Problem to work on → Where the word "unsigned" occurs in a line of the listing, please copy the line.

Listed records →
————————
[config.mk]
export PLATFORM = sky130hd
export DESIGN_NAME = instr_fetch_sequencer
export DESIGN_NICKNAME = d
export VERILOG_FILES = /design/src/rtl/instr_fetch_sequencer.sv
export SDC_FILE = /design/constraint.sdc
export NUM_CORES = 1
export LEC_CHECK = 0
export CAP_MARGIN = 20
export CELL_PAD_IN_SITES_DETAIL_PLACEMENT = 0
export CELL_PAD_IN_SITES_GLOBAL_PLACEMENT = 1
export CORE_MARGIN = 5
export CORE_UTILIZATION = 34
export CTS_CLUSTER_DIAMETER = 80
export CTS_CLUSTER_SIZE = 40
export DETAILED_ROUTE_END_ITERATION = 6
export HOLD_SLACK_MARGIN = 0.12
export PLACE_DENSITY = 0.79
export SETUP_SLACK_MARGIN = 0.5
export SLEW_MARGIN = 0
export SYNTH_ARGS = -nofsm -noshare
export SYNTH_HDL_FRONTEND = slang
export SYNTH_SLANG_ARGS = --single-unit
[constraint.sdc]
create_clock -name clk -period 2.7 [get_ports clk]
set_input_delay 0.54 -clock clk [delete_from_list [all_inputs] [get_ports clk]]
set_output_delay 0.54 -clock clk [all_outputs]
set_load 0.02 [all_outputs]
[src/rtl/instr_fetch_sequencer.sv]
// Instruction fetch sequencer: owns the PC, fetches 1-3 byte instructions from
// synchronous RAM and hands them to the execute stage until it reports completion.
package instr_fetch_pkg;
  typedef enum logic [2:0] {
    S_RESET          = 3'd0,
    S_INIT           = 3'd1,
    S_LATCH_ADDR     = 3'd2,
    S_READ_BYTE      = 3'd3,
    S_LATCH_BYTE     = 3'd4,
    S_CHK_MORE_BYTES = 3'd5,
    S_EXECUTE        = 3'd6,
    S_HALT           = 3'd7
  } fsm_state_t;

  typedef enum logic [7:0] {
    OP_NOP   = 8'h00,
    OP_HLT   = 8'h01,
    OP_LDA   = 8'h0A,
    OP_LDI_A = 8'h0C
  } opcode_t;
endpackage
File: config.mk
export PLATFORM = sky130hd
export DESIGN_NAME = packer_k_to_n_stream
export DESIGN_NICKNAME = d
export VERILOG_FILES = /design/src/rtl/packer_k_to_n_stream.sv
export SDC_FILE = /design/constraint.sdc
export NUM_CORES = 1
export LEC_CHECK = 0
export BUFFER_PORTS_ARGS = -buffer_cell sky130_fd_sc_hd__buf_2
export CORE_ASPECT_RATIO = 1.2
export CORE_MARGIN = 5
export CORE_UTILIZATION = 50
export CTS_BUF_LIST = sky130_fd_sc_hd__clkbuf_8
export DETAILED_ROUTE_END_ITERATION = 6
export HOLD_SLACK_MARGIN = 0.12
export PLACE_DENSITY = 0.72
export SLEW_MARGIN = 10
export SYNTH_ARGS = -nofsm -noshare
export SYNTH_HDL_FRONTEND = slang
export SYNTH_SLANG_ARGS = --single-unit
File: constraint.sdc
create_clock -name clk -period 2.6 [get_ports clk]
set_input_delay 0.26 -clock clk [delete_from_list [all_inputs] [get_ports clk]]
set_output_delay 0.26 -clock clk [all_outputs]
set_load 0.01 [all_outputs]
<file path="src/rtl/transiciones_pkg.sv">
// Shared defaults and helpers for the multichannel transition counter.
// Channel indices match the adders under test (ripple, logic, look-ahead).
package transiciones_pkg;

  localparam int NCANALES_DEF = 3;
  localparam int ANCHO_DEF    = 8;
  localparam int CNT_W_DEF    = 32;
  localparam int DIR_W_DEF    = 2;

  localparam int CANAL_RIZADO    = 0;
  localparam int CANAL_LOGICO    = 1;
  localparam int CANAL_LOOKAHEAD = 2;

  function automatic int pop_w(input int n);
    return $clog2(n + 1);
  endfunction

  localparam int POP_W = pop_w(ANCHO_DEF);

endpackage

</file>
<file path="src/rtl/contador_unos.sv">
// Combinational popcount of an ANCHO-bit vector.
// Result width is just enough to hold ANCHO.
module contador_unos
  import transiciones_pkg::*;
#(
  parameter int ANCHO = ANCHO_DEF
) (
  input  logic [ANCHO-1:0]        vec,
  output logic [pop_w(ANCHO)-1:0] unos
);

  localparam int PW = pop_w(ANCHO);

  always_comb begin
    unos = '0;
    for (int i = 0; i < ANCHO; i++) begin
      unos = unos + PW'(vec[i]);
    end
  end

endmodule

</file>
<file path="src/rtl/contador_transiciones_multicanal.sv">
// Per-channel bit-toggle counters with addressed read/preset port.
// Optional peak-toggle output enabled by macro PICO_TRANSICIONES_EN.
module contador_transiciones_multicanal
  import transiciones_pkg::*;
#(
  parameter int NCANALES = NCANALES_DEF,
  parameter int ANCHO    = ANCHO_DEF,
  parameter int CNT_W    = CNT_W_DEF,
  parameter int DIR_W    = DIR_W_DEF,
  parameter int SATURAR  = 1
) (
  input  logic                      clk,
  input  logic                      reset_L,
  input  logic                      habilitar,
  input  logic [NCANALES*ANCHO-1:0] muestras,
  input  logic [DIR_W-1:0]          dir,
  input  logic                      LE,
  input  logic                      escr,
  input  logic [CNT_W-1:0]          dato_in,
  output logic [CNT_W-1:0]          dato_out,
  output logic                      dato_valido,
  output logic [NCANALES-1:0]       desborde
`ifdef PICO_TRANSICIONES_EN
  ,
  output logic [NCANALES*pop_w(ANCHO)-1:0] pico
`endif
);

  localparam int PW = pop_w(ANCHO);

  logic             ref_ok;
  logic [CNT_W-1:0] cnt [NCANALES];
  logic [CNT_W-1:0] lectura;

  for (genvar k = 0; k < NCANALES; k++) begin : g_canal
    logic [ANCHO-1:0] muestra;
    logic [ANCHO-1:0] ref_q;
    logic [PW-1:0]    inc;
    logic [CNT_W:0]   suma;
    logic [CNT_W-1:0] cnt_q;
    logic             des_q;
    logic             esc_k;
    logic             cuenta;

    assign muestra = muestras[k*ANCHO +: ANCHO];
    assign esc_k   = escr && !LE && (dir == DIR_W'(k));
    assign cuenta  = habilitar && ref_ok;
    assign suma    = {1'b0, cnt_q} + (CNT_W+1)'(inc);

    contador_unos #(
      .ANCHO(ANCHO)
    ) u_unos (
      .vec (muestra ^ ref_q),
      .unos(inc)
    );

    // A preset on this channel takes priority over its own increment.
    always_ff @(posedge clk) begin
      if (!reset_L) begin
        cnt_q <= '0;
        des_q <= 1'b0;
        ref_q <= '0;
      end else begin
        if (habilitar) begin
          ref_q <= muestra;
        end
        if (esc_k) begin
          cnt_q <= dato_in;
          des_q <= 1'b0;
        end else if (cuenta) begin
          if (suma[CNT_W]) begin
            cnt_q <= (SATURAR != 0) ? {CNT_W{1'b1}}
                                    : suma[CNT_W-1:0];
            des_q <= 1'b1;
          end else begin
            cnt_q <= suma[CNT_W-1:0];
          end
        end
      end
    end

    assign cnt[k]      = cnt_q;
    assign desborde[k] = des_q;

`ifdef PICO_TRANSICIONES_EN
    logic [PW-1:0] pico_q;

    always_ff @(posedge clk) begin
      if (!reset_L) begin
        pico_q <= '0;
      end else if (esc_k) begin
        pico_q <= '0;
      end else if (cuenta && (inc > pico_q)) begin
        pico_q <= inc;
      end
    end

    assign pico[k*PW +: PW] = pico_q;
`endif
  end

  // Unmapped addresses fall through to zero.
  always_comb begin
    lectura = '0;
    for (int i = 0; i < NCANALES; i++) begin
      if (dir == DIR_W'(i)) begin
        lectura = cnt[i];
      end
    end
  end

  always_ff @(posedge clk) begin
    if (!reset_L) begin
      ref_ok      <= 1'b0;
      dato_out    <= '0;
      dato_valido <= 1'b0;
    end else begin
      ref_ok      <= habilitar;
      dato_valido <= LE;
      if (LE) begin
        dato_out <= lectura;
      end
    end
  end

endmodule

</file>
==> config.mk <==
export PLATFORM = sky130hd
export DESIGN_NAME = trap_ctrl
export DESIGN_NICKNAME = d
export VERILOG_FILES = /design/src/rtl/trap_ctrl.sv
export SDC_FILE = /design/constraint.sdc
export NUM_CORES = 1
export LEC_CHECK = 0
export CAP_MARGIN = 20
export CORE_MARGIN = 5
export CORE_UTILIZATION = 42
export CTS_CLUSTER_DIAMETER = 120
export DETAILED_ROUTE_END_ITERATION = 8
export HOLD_SLACK_MARGIN = 0.15
export PLACE_DENSITY = 0.76
export SLEW_MARGIN = 20
export SYNTH_ARGS = -nofsm -noshare
export SYNTH_HDL_FRONTEND = slang
export SYNTH_SLANG_ARGS = --single-unit
==> constraint.sdc <==
create_clock -name clk -period 1.6 [get_ports clk]
set_input_delay 0.32 -clock clk [delete_from_list [all_inputs] [get_ports clk]]
set_output_delay 0.32 -clock clk [all_outputs]
set_load 0.01 [all_outputs]
### src/rtl/spi_slave_core.sv
// spi_slave_core: SPI slave on the MMIO slot bus; oversamples SCLK/MOSI/SS_N in the clk domain,
// shifts bytes MSB-first in all four CPOL/CPHA modes, with rx/tx slot registers and overrun detection.
// Ports:
//   clk, reset              system clock, asynchronous active-high reset
//   cs, read, write, addr   slot select/strobes; only addr[1:0] decoded (01 tx_hold, 11 config, 00 read-clear)
//   wr_data, rd_data        write data; status word {16'b0, ie_tx, ie_rx, cpha, cpol, busy, ovr, tx_empty, rx_valid, rx_data}
//   spi_sclk, spi_mosi      external master clock and data, asynchronous to clk
//   spi_ss_n                active-low slave select
//   spi_miso                slave data out, 0 while deselected
//   irq                     level interrupt, present only when SPI_SLV_IRQ_EN is defined
module spi_slave_core #(
    parameter int SYNC_STAGES = 2
) (
    input  logic        clk,
    input  logic        reset,
    input  logic        cs,
    input  logic        read,
    input  logic        write,
    input  logic [4:0]  addr,
    input  logic [31:0] wr_data,
    output logic [31:0] rd_data,
    input  logic        spi_sclk,
    input  logic        spi_mosi,
    output logic        spi_miso,
    input  logic        spi_ss_n
`ifdef SPI_SLV_IRQ_EN
    ,
    output logic        irq
`endif
);
    typedef enum logic {IDLE, ACTIVE} state_t;
    state_t state, state_next;
    logic [SYNC_STAGES-1:0] sclk_sync, mosi_sync, ss_sync;
    logic sclk_s, mosi_s, ss_n_s, sclk_d;
    logic cpol, cpha, ie_rx, ie_tx;
    logic [7:0] tx_hold, tx_sh, rx_sh, rx_data;
    logic [2:0] bit_cnt;
    logic tx_empty, rx_valid, ovr, busy;
    logic m, m_d, start, stop, sample, shift, done;
    logic tx_wr, cfg_wr, rd_clr, load;
    logic unused;

    assign unused = ^{wr_data[31:8], wr_data[3:2], addr[4:2]};
    assign tx_wr  = cs & write & (addr[1:0] == 2'b01);
    assign cfg_wr = cs & write & (addr[1:0] == 2'b11);
    assign rd_clr = cs & read & (addr[1:0] == 2'b00);

    // ss_n synchronizer resets to deselected so reset release never fakes a select edge
    always_ff @(posedge clk or posedge reset)
        if (reset) begin
            sclk_sync <= '0;
            mosi_sync <= '0;
            ss_sync   <= '1;
            sclk_d    <= 1'b0;
        end else begin
            sclk_sync <= {sclk_sync[SYNC_STAGES-2:0], spi_sclk};
            mosi_sync <= {mosi_sync[SYNC_STAGES-2:0], spi_mosi};
            ss_sync   <= {ss_sync[SYNC_STAGES-2:0], spi_ss_n};
            sclk_d    <= sclk_s;
        end

    assign sclk_s = sclk_sync[SYNC_STAGES-1];
    assign mosi_s = mosi_sync[SYNC_STAGES-1];
    assign ss_n_s = ss_sync[SYNC_STAGES-1];
    // folding cpol/cpha into the clock makes rising m the sample edge in every mode
    assign m      = sclk_s ^ cpol ^ cpha;
    assign m_d    = sclk_d ^ cpol ^ cpha;
    assign busy   = (state == ACTIVE);

    always_comb begin
        state_next = state;
        start      = 1'b0;
        stop       = 1'b0;
        sample     = 1'b0;
        shift      = 1'b0;
        if (state == IDLE) begin
            if (!ss_n_s) begin
                state_next = ACTIVE;
                start      = 1'b1;
            end
        end else if (ss_n_s) begin
            state_next = IDLE;
            stop       = 1'b1;
        end else begin
            sample = m & ~m_d;
            // the leading shift edge of a byte is suppressed so CPHA=1 keeps the MSB on the wire
            shift  = ~m & m_d & (bit_cnt != 3'd0);
        end
    end

    assign done = sample & (bit_cnt == 3'd7);
    assign load = start | done;

    always_ff @(posedge clk or posedge reset)
        if (reset) begin
            state    <= IDLE;
            tx_hold  <= 8'h00;
            tx_sh    <= 8'hFF;
            rx_sh    <= 8'h00;
            rx_data  <= 8'h00;
            bit_cnt  <= 3'd0;
            tx_empty <= 1'b1;
            rx_valid <= 1'b0;
            ovr      <= 1'b0;
            cpol     <= 1'b0;
            cpha     <= 1'b0;
        end else begin
            state <= state_next;
            if (tx_wr)
                tx_hold <= wr_data[7:0];
            if (cfg_wr) begin
                cpol <= wr_data[0];
                cpha <= wr_data[1];
            end
            // a load sees the pre-write tx_hold; a same-cycle CPU write still leaves tx_empty clear
            if (load)
                tx_sh <= tx_empty ? 8'hFF : tx_hold;
            else if (shift)
                tx_sh <= {tx_sh[6:0], 1'b0};
            tx_empty <= tx_wr ? 1'b0 : load ? 1'b1 : tx_empty;
            if (start || stop)
                bit_cnt <= 3'd0;
            else if (sample)
                bit_cnt <= bit_cnt + 3'd1;
            if (sample)
                rx_sh <= {rx_sh[6:0], mosi_s};
            if (done)
                rx_data <= {rx_sh[6:0], mosi_s};
            // completion wins over a same-cycle read-clear and then does not flag overrun
            rx_valid <= done ? 1'b1 : rd_clr ? 1'b0 : rx_valid;
            ovr      <= (done && rx_valid && !rd_clr) ? 1'b1 : rd_clr ? 1'b0 : ovr;
        end

`ifdef SPI_SLV_IRQ_EN
    always_ff @(posedge clk or posedge reset)
        if (reset) begin
            ie_rx <= 1'b0;
            ie_tx <= 1'b0;
            irq   <= 1'b0;
        end else begin
            if (cfg_wr) begin
                ie_rx <= wr_data[2];
                ie_tx <= wr_data[3];
            end
            irq <= (rx_valid & ie_rx) | (tx_empty & ie_tx & busy) | ovr;
        end
`else
    assign ie_rx = 1'b0;
    assign ie_tx = 1'b0;
`endif

    assign rd_data  = {16'b0, ie_tx, ie_rx, cpha, cpol, busy, ovr, tx_empty, rx_valid, rx_data};
    assign spi_miso = busy & tx_sh[7];
endmodule
--- src/rtl/successive_difference_ctrl.sv ---
// Sequencer around one successive_difference datapath: gathers an N-sample window from a
// serial stream, holds it on the datapath for DP_LATENCY cycles, captures the N results
// and streams them out with valid/ready backpressure.
module successive_difference_ctrl #(
  parameter int unsigned N          = 9,
  parameter int unsigned W          = 8,
  parameter int unsigned DP_LATENCY = 1,
  parameter int unsigned CNT_W      = 16
) (
  input  logic             clk,
  input  logic             rst,
  input  logic [W-1:0]     s_data,
  input  logic             s_valid,
  output logic             s_ready,
  output logic [W-1:0]     m_data,
  output logic             m_valid,
  input  logic             m_ready,
  output logic             m_last,
  output logic [N*W-1:0]   dp_in,
  input  logic [N*W-1:0]   dp_out,
  output logic             busy,
  output logic [CNT_W-1:0] frame_count
);

  localparam int unsigned IDX_W = (N > 1) ? $clog2(N) : 1;
  localparam int unsigned LAT_W = ($clog2(DP_LATENCY + 1) > 0) ? $clog2(DP_LATENCY + 1) : 1;

  typedef enum logic [1:0] {StLoad, StWait, StDrain} state_e;

  state_e             state_q, state_d;
  logic [IDX_W-1:0]   idx_q, idx_d;
  logic [LAT_W-1:0]   lat_q, lat_d;
  logic [N*W-1:0]     win_q, win_d;
  logic [N*W-1:0]     res_q, res_d;
  logic [CNT_W-1:0]   fc_q, fc_d;

  logic idx_at_end;
  assign idx_at_end = (idx_q == IDX_W'(N - 1));

  // Next-state: window fill, latency wait, result drain.
  always_comb begin
    state_d = state_q;
    idx_d   = idx_q;
    lat_d   = lat_q;
    win_d   = win_q;
    res_d   = res_q;
    fc_d    = fc_q;
    unique case (state_q)
      StLoad: begin
        // s_ready is constantly high here, so s_valid alone is an accept.
        if (s_valid) begin
          win_d[W*int'(idx_q) +: W] = s_data;
          if (idx_at_end) begin
            state_d = StWait;
            idx_d   = '0;
            lat_d   = '0;
          end else begin
            idx_d = idx_q + 1'b1;
          end
        end
      end
      StWait: begin
        lat_d = lat_q + 1'b1;
        if (lat_q == LAT_W'(DP_LATENCY - 1)) begin
          res_d   = dp_out;
          state_d = StDrain;
        end
      end
      StDrain: begin
        if (m_ready) begin
          if (idx_at_end) begin
            idx_d   = '0;
            fc_d    = fc_q + 1'b1;
            state_d = StLoad;
          end else begin
            idx_d = idx_q + 1'b1;
          end
        end
      end
      default: state_d = StLoad;
    endcase
  end

  // State registers with synchronous reset.
  always_ff @(posedge clk) begin
    if (rst) begin
      state_q <= StLoad;
      idx_q   <= '0;
      lat_q   <= '0;
      win_q   <= '0;
      res_q   <= '0;
      fc_q    <= '0;
    end else begin
      state_q <= state_d;
      idx_q   <= idx_d;
      lat_q   <= lat_d;
      win_q   <= win_d;
      res_q   <= res_d;
      fc_q    <= fc_d;
    end
  end

  // Outputs decoded purely from registers; no path from s_valid or m_ready.
  always_comb begin
    s_ready     = (state_q == StLoad);
    busy        = (state_q != StLoad);
    m_valid     = (state_q == StDrain);
    m_last      = m_valid && idx_at_end;
    m_data      = m_valid ? res_q[W*int'(idx_q) +: W] : '0;
    dp_in       = win_q;
    frame_count = fc_q;
  end

endmodule
--- src/rtl/sound_pulse_gen.sv ---
// sound_pulse_gen: square channel with duty, length, envelope and sweep.
// Every timebase arrives as a one-cycle enable on clk.
module sound_pulse_gen #(
  parameter int FREQ_W    = 11,
  parameter int LEN_W     = 6,
  parameter int VOL_W     = 4,
  parameter int HAS_SWEEP = 1
) (
  input  logic              clk,
  input  logic              rst_n,
  input  logic              freq_tick,
  input  logic              length_tick,
  input  logic              env_tick,
  input  logic              sweep_tick,
  input  logic              trigger,
  input  logic              freq_wr,
  input  logic [FREQ_W-1:0] frequency,
  input  logic [1:0]        wave_duty,
  input  logic              length_wr,
  input  logic [LEN_W-1:0]  length,
  input  logic              length_en,
  input  logic [VOL_W-1:0]  initial_volume,
  input  logic              env_increasing,
  input  logic [2:0]        env_period,
  input  logic [2:0]        sweep_period,
  input  logic              sweep_decreasing,
  input  logic [2:0]        sweep_shift,
  output logic [VOL_W-1:0]  level,
  output logic              enable
);

  localparam int LC_W = LEN_W + 1;
  localparam logic [FREQ_W-1:0] F_MAX = '1;
  localparam logic [VOL_W-1:0]  V_MAX = '1;
  localparam logic [LC_W-1:0]   L_FULL = {1'b1, {LEN_W{1'b0}}};

  logic              en_q, en_d;
  logic [VOL_W-1:0]  level_q, level_d;
  logic [FREQ_W-1:0] div_q, div_d;
  logic [2:0]        pos_q, pos_d;
  logic [LC_W-1:0]   len_q, len_d;
  logic [VOL_W-1:0]  vol_q, vol_d;
  logic [2:0]        envt_q, envt_d;
  logic [FREQ_W-1:0] shadow_q, shadow_d;
  logic [3:0]        swt_q, swt_d;
  logic              swact_q, swact_d;

  logic              dac_en;
  logic              duty_high;
  logic              trig_ovf;
  logic [FREQ_W:0]   sw_new;
  logic              sw_ovf2;
  logic [LC_W-1:0]   len_ld;
  logic [3:0]        swt_rld;

  function automatic logic [FREQ_W:0] sweep_calc(
    input logic [FREQ_W-1:0] f,
    input logic [2:0]        sh,
    input logic              dec
  );
    logic [FREQ_W:0] d;
    d = {1'b0, f >> sh};
    return dec ? ({1'b0, f} - d) : ({1'b0, f} + d);
  endfunction

  // Subtraction cannot exceed the input, so only addition can overflow.
  function automatic logic add_ovf(
    input logic [FREQ_W-1:0] f,
    input logic [2:0]        sh
  );
    logic [FREQ_W:0] s;
    s = {1'b0, f} + {1'b0, f >> sh};
    return s[FREQ_W];
  endfunction

  always_comb begin
    dac_en = (initial_volume != '0) | env_increasing;

    duty_high = 1'b0;
    unique case (1'b1)
      (wave_duty == 2'b00): duty_high = (pos_q == 3'd7);
      (wave_duty == 2'b01): duty_high = (pos_q >= 3'd6);
      (wave_duty == 2'b10): duty_high = pos_q[2];
      default:              duty_high = (pos_q <= 3'd5);
    endcase

    sw_new   = sweep_calc(shadow_q, sweep_shift, sweep_decreasing);
    sw_ovf2  = add_ovf(sw_new[FREQ_W-1:0], sweep_shift)
               & ~sweep_decreasing;
    trig_ovf = (HAS_SWEEP != 0) && (sweep_shift != 3'd0)
               && !sweep_decreasing
               && add_ovf(frequency, sweep_shift);
    len_ld   = length_wr ? (L_FULL - {1'b0, length}) : len_q;
    swt_rld  = (sweep_period == 3'd0) ? 4'd8 : {1'b0, sweep_period};

    en_d     = en_q;
    div_d    = div_q;
    pos_d    = pos_q;
    len_d    = len_q;
    vol_d    = vol_q;
    envt_d   = envt_q;
    shadow_d = shadow_q;
    swt_d    = swt_q;
    swact_d  = swact_q;
    level_d  = (en_q && duty_high) ? vol_q : '0;

    if (trigger) begin
      en_d     = dac_en & ~trig_ovf;
      div_d    = frequency;
      vol_d    = initial_volume;
      envt_d   = env_period;
      len_d    = (len_ld == '0) ? L_FULL : len_ld;
      shadow_d = frequency;
      swt_d    = swt_rld;
      swact_d  = (sweep_period != 3'd0) | (sweep_shift != 3'd0);
    end else begin
      if (freq_tick) begin
        if (div_q == F_MAX) begin
          div_d = shadow_q;
          pos_d = pos_q + 3'd1;
        end else begin
          div_d = div_q + 1'b1;
        end
      end

      if (length_wr) begin
        len_d = len_ld;
      end else if (length_tick && length_en && len_q != '0) begin
        len_d = len_q - 1'b1;
        if (len_q == LC_W'(1)) en_d = 1'b0;
      end

      if (env_tick && env_period != 3'd0) begin
        if (envt_q <= 3'd1) begin
          envt_d = env_period;
          if (env_increasing) begin
            if (vol_q != V_MAX) vol_d = vol_q + 1'b1;
          end else begin
            if (vol_q != '0) vol_d = vol_q - 1'b1;
          end
        end else begin
          envt_d = envt_q - 3'd1;
        end
      end

      // Sweep math fires only when its timer expires.
      if (HAS_SWEEP != 0 && sweep_tick && swact_q) begin
        if (swt_q <= 4'd1) begin
          swt_d = swt_rld;
          if (sweep_period != 3'd0) begin
            if (sw_new[FREQ_W]) begin
              en_d = 1'b0;
            end else if (sweep_shift != 3'd0) begin
              shadow_d = sw_new[FREQ_W-1:0];
              if (sw_ovf2) en_d = 1'b0;
            end
          end
        end else begin
          swt_d = swt_q - 4'd1;
        end
      end

      if (freq_wr) shadow_d = frequency;
    end

    if (HAS_SWEEP == 0) shadow_d = frequency;
    if (!dac_en) en_d = 1'b0;
  end

  always_ff @(posedge clk or negedge rst_n) begin
    if (!rst_n) begin
      en_q     <= 1'b0;
      level_q  <= '0;
      div_q    <= '0;
      pos_q    <= 3'd0;
      len_q    <= '0;
      vol_q    <= '0;
      envt_q   <= 3'd0;
      shadow_q <= '0;
      swt_q    <= 4'd0;
      swact_q  <= 1'b0;
    end else begin
      en_q     <= en_d;
      level_q  <= level_d;
      div_q    <= div_d;
      pos_q    <= pos_d;
      len_q    <= len_d;
      vol_q    <= vol_d;
      envt_q   <= envt_d;
      shadow_q <= shadow_d;
      swt_q    <= swt_d;
      swact_q  <= swact_d;
    end
  end

  assign level  = level_q;
  assign enable = en_q;

endmodule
————————
Written response →
  parameter int unsigned N          = 9,
  parameter int unsigned W          = 8,
  parameter int unsigned DP_LATENCY = 1,
  parameter int unsigned CNT_W      = 16
  localparam int unsigned IDX_W = (N > 1) ? $clog2(N) : 1;
  localparam int unsigned LAT_W = ($clog2(DP_LATENCY + 1) > 0) ? $clog2(DP_LATENCY + 1) : 1;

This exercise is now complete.